This design comes from an exercise in tuning for small area, a short achievable clock period and few clock cycles on the open sky130 flow, not from production work.
Function was checked by simulation only, so behaviour that the tests miss may differ from the original.
Power figures rest on the tool's default switching activity, not on a simulated workload.

==> flow/design.v (excerpt) <==
module st7032_encoder (
    input  wire        clk,
    input  wire        rst,         
    input  wire        cmd_valid,
    output reg         cmd_ready,
    input  wire [15:0] cmd_word,
    input  wire [15:0] cmd_len,
    input  wire        pay_valid,
    output wire        pay_ready,
    input  wire [7:0]  pay_data,
    output reg         rsp_valid,
    output reg  [2:0]  rsp_result,
    output wire [7:0]  rsp_data,
    output wire [3:0]  rsp_step,
    output reg         ev_valid,
    input  wire        ev_ready,
    output wire [2:0]  ev_kind,
    output wire [7:0]  ev_data,
    input  wire        ev_ok,
    input  wire [7:0]  ev_rdata
);
Size in the first run: ~390 cells after synthesis, about 48 flip-flops, ~84 I/O pins.
==> flow/config.mk <==
export PLATFORM = sky130hd
export DESIGN_NAME = st7032_encoder
export DESIGN_NICKNAME = st7032_encoder
export VERILOG_FILES = /design/flow/design.v
export SDC_FILE = /design/flow/constraint.sdc
export NUM_CORES = 4
export LEC_CHECK = 0
export CAP_MARGIN = 20
export CORE_MARGIN = 2
export CORE_UTILIZATION = 40
export SETUP_SLACK_MARGIN = 1.9
export SLEW_MARGIN = 20
==> flow/constraint.sdc <==
create_clock -name core_clock -period 4.0 [get_ports {clk}]
set_input_delay 0.8000 -clock core_clock [delete_from_list [all_inputs] [get_ports {clk}]]
set_output_delay 0.8000 -clock core_clock [all_outputs]
set_load 0.01 [all_outputs]
standard.sh (not shown) runs the stock make flow with config.mk's settings and CLKGATE_MAP_FILE= SYNTH_SCRIPT=/design/flow/synth_recipe.tcl, a recipe that flattens the netlist after the stock synthesis.
==> flow/flow/run.sh <==
#!/bin/bash
set -euo pipefail
cd "$(dirname "$0")/.."
export BUFFER_PORTS_ARGS="-buffer_cell sky130_fd_sc_hd__buf_1"
DU="sky130_fd_sc_hd__probe_p_8 sky130_fd_sc_hd__probec_p_8 sky130_fd_sc_hd__lpflow_bleeder_1 sky130_fd_sc_hd__lpflow_clkbufkapwr_1 sky130_fd_sc_hd__lpflow_clkbufkapwr_16 sky130_fd_sc_hd__lpflow_clkbufkapwr_2 sky130_fd_sc_hd__lpflow_clkbufkapwr_4 sky130_fd_sc_hd__lpflow_clkbufkapwr_8 sky130_fd_sc_hd__lpflow_clkinvkapwr_1 sky130_fd_sc_hd__lpflow_clkinvkapwr_16 sky130_fd_sc_hd__lpflow_clkinvkapwr_2 sky130_fd_sc_hd__lpflow_clkinvkapwr_4 sky130_fd_sc_hd__lpflow_clkinvkapwr_8 sky130_fd_sc_hd__lpflow_decapkapwr_12 sky130_fd_sc_hd__lpflow_decapkapwr_3 sky130_fd_sc_hd__lpflow_decapkapwr_4 sky130_fd_sc_hd__lpflow_decapkapwr_6 sky130_fd_sc_hd__lpflow_decapkapwr_8 sky130_fd_sc_hd__lpflow_inputiso0n_1 sky130_fd_sc_hd__lpflow_inputiso0p_1 sky130_fd_sc_hd__lpflow_inputiso1n_1 sky130_fd_sc_hd__lpflow_inputiso1p_1 sky130_fd_sc_hd__lpflow_inputisolatch_1 sky130_fd_sc_hd__lpflow_isobufsrc_1 sky130_fd_sc_hd__lpflow_isobufsrc_16 sky130_fd_sc_hd__lpflow_isobufsrc_2 sky130_fd_sc_hd__lpflow_isobufsrc_4 sky130_fd_sc_hd__lpflow_isobufsrc_8 sky130_fd_sc_hd__lpflow_isobufsrckapwr_16 sky130_fd_sc_hd__lpflow_lsbuf_lh_hl_isowell_tap_1 sky130_fd_sc_hd__lpflow_lsbuf_lh_hl_isowell_tap_2 sky130_fd_sc_hd__lpflow_lsbuf_lh_hl_isowell_tap_4 sky130_fd_sc_hd__lpflow_lsbuf_lh_isowell_4 sky130_fd_sc_hd__lpflow_lsbuf_lh_isowell_tap_1 sky130_fd_sc_hd__lpflow_lsbuf_lh_isowell_tap_2 sky130_fd_sc_hd__lpflow_lsbuf_lh_isowell_tap_4"
for c in or4_1 or4_2 or4_4 or4b_1 or4b_2 or4b_4 or4bb_1 or4bb_2 or4bb_4 nor4_1 nor4_2 nor4_4 nor4b_1 nor4b_2 nor4b_4 nor4bb_1 nor4bb_2 nor4bb_4 or3_1 or3_2 or3_4 or3b_1 or3b_2 or3b_4; do
  DU="$DU sky130_fd_sc_hd__$c"
done
DS="$DU"
for c in and4_1 and4_2 and4_4 and4b_1 and4b_2 and4b_4 and4bb_1 and4bb_2 and4bb_4 nand4_1 nand4_2 nand4_4 nand4b_1 nand4b_2 nand4b_4 nand4bb_1 nand4bb_2 nand4bb_4 a2111o_1 a2111o_2 a2111o_4 a2111oi_0 a2111oi_1 a2111oi_2 a2111oi_4 o2111a_1 o2111a_2 o2111a_4 o2111ai_1 o2111ai_2 o2111ai_4 o41a_1 o41a_2 o41a_4 o41ai_1 o41ai_2 o41ai_4 a41o_1 a41o_2 a41o_4 a41oi_1 a41oi_2 a41oi_4; do
  DS="$DS sky130_fd_sc_hd__$c"
done
bash standard.sh "DONT_USE_CELLS=$DS" synth > make_synth.log 2>&1
bash standard.sh "DONT_USE_CELLS=$DU" finish > make_finish.log 2>&1
Testbench counts at the start, summed over its fixed seeds: cycles 6,320.
==> next run, changes <==
--- a/flow/flow/run.sh
+++ b/flow/flow/run.sh
@@ -7,8 +7,3 @@
   DU="$DU sky130_fd_sc_hd__$c"
 done
-DS="$DU"
-for c in and4_1 and4_2 and4_4 and4b_1 and4b_2 and4b_4 and4bb_1 and4bb_2 and4bb_4 nand4_1 nand4_2 nand4_4 nand4b_1 nand4b_2 nand4b_4 nand4bb_1 nand4bb_2 nand4bb_4 a2111o_1 a2111o_2 a2111o_4 a2111oi_0 a2111oi_1 a2111oi_2 a2111oi_4 o2111a_1 o2111a_2 o2111a_4 o2111ai_1 o2111ai_2 o2111ai_4 o41a_1 o41a_2 o41a_4 o41ai_1 o41ai_2 o41ai_4 a41o_1 a41o_2 a41o_4 a41oi_1 a41oi_2 a41oi_4; do
-  DS="$DS sky130_fd_sc_hd__$c"
-done
-bash standard.sh "DONT_USE_CELLS=$DS" synth > make_synth.log 2>&1
 bash standard.sh "DONT_USE_CELLS=$DU" finish > make_finish.log 2>&1
After rerunning: The changed run finished clean; final area stays flat; combinational power fell by about 2%; utilization rises by 1.9 points.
-- -- --
Description of the task:
What are the lines from the one containing "for c in or4_1" through the end of the material? Reproduce them exactly, both ends included, with nothing added.

The answer:
for c in or4_1 or4_2 or4_4 or4b_1 or4b_2 or4b_4 or4bb_1 or4bb_2 or4bb_4 nor4_1 nor4_2 nor4_4 nor4b_1 nor4b_2 nor4b_4 nor4bb_1 nor4bb_2 nor4bb_4 or3_1 or3_2 or3_4 or3b_1 or3b_2 or3b_4; do
  DU="$DU sky130_fd_sc_hd__$c"
done
DS="$DU"
for c in and4_1 and4_2 and4_4 and4b_1 and4b_2 and4b_4 and4bb_1 and4bb_2 and4bb_4 nand4_1 nand4_2 nand4_4 nand4b_1 nand4b_2 nand4b_4 nand4bb_1 nand4bb_2 nand4bb_4 a2111o_1 a2111o_2 a2111o_4 a2111oi_0 a2111oi_1 a2111oi_2 a2111oi_4 o2111a_1 o2111a_2 o2111a_4 o2111ai_1 o2111ai_2 o2111ai_4 o41a_1 o41a_2 o41a_4 o41ai_1 o41ai_2 o41ai_4 a41o_1 a41o_2 a41o_4 a41oi_1 a41oi_2 a41oi_4; do
  DS="$DS sky130_fd_sc_hd__$c"
done
bash standard.sh "DONT_USE_CELLS=$DS" synth > make_synth.log 2>&1
bash standard.sh "DONT_USE_CELLS=$DU" finish > make_finish.log 2>&1
Testbench counts at the start, summed over its fixed seeds: cycles 6,320.
==> next run, changes <==
--- a/flow/flow/run.sh
+++ b/flow/flow/run.sh
@@ -7,8 +7,3 @@
   DU="$DU sky130_fd_sc_hd__$c"
 done
-DS="$DU"
-for c in and4_1 and4_2 and4_4 and4b_1 and4b_2 and4b_4 and4bb_1 and4bb_2 and4bb_4 nand4_1 nand4_2 nand4_4 nand4b_1 nand4b_2 nand4b_4 nand4bb_1 nand4bb_2 nand4bb_4 a2111o_1 a2111o_2 a2111o_4 a2111oi_0 a2111oi_1 a2111oi_2 a2111oi_4 o2111a_1 o2111a_2 o2111a_4 o2111ai_1 o2111ai_2 o2111ai_4 o41a_1 o41a_2 o41a_4 o41ai_1 o41ai_2 o41ai_4 a41o_1 a41o_2 a41o_4 a41oi_1 a41oi_2 a41oi_4; do
-  DS="$DS sky130_fd_sc_hd__$c"
-done
-bash standard.sh "DONT_USE_CELLS=$DS" synth > make_synth.log 2>&1
 bash standard.sh "DONT_USE_CELLS=$DU" finish > make_finish.log 2>&1
After rerunning: The changed run finished clean; final area stays flat; combinational power fell by about 2%; utilization rises by 1.9 points.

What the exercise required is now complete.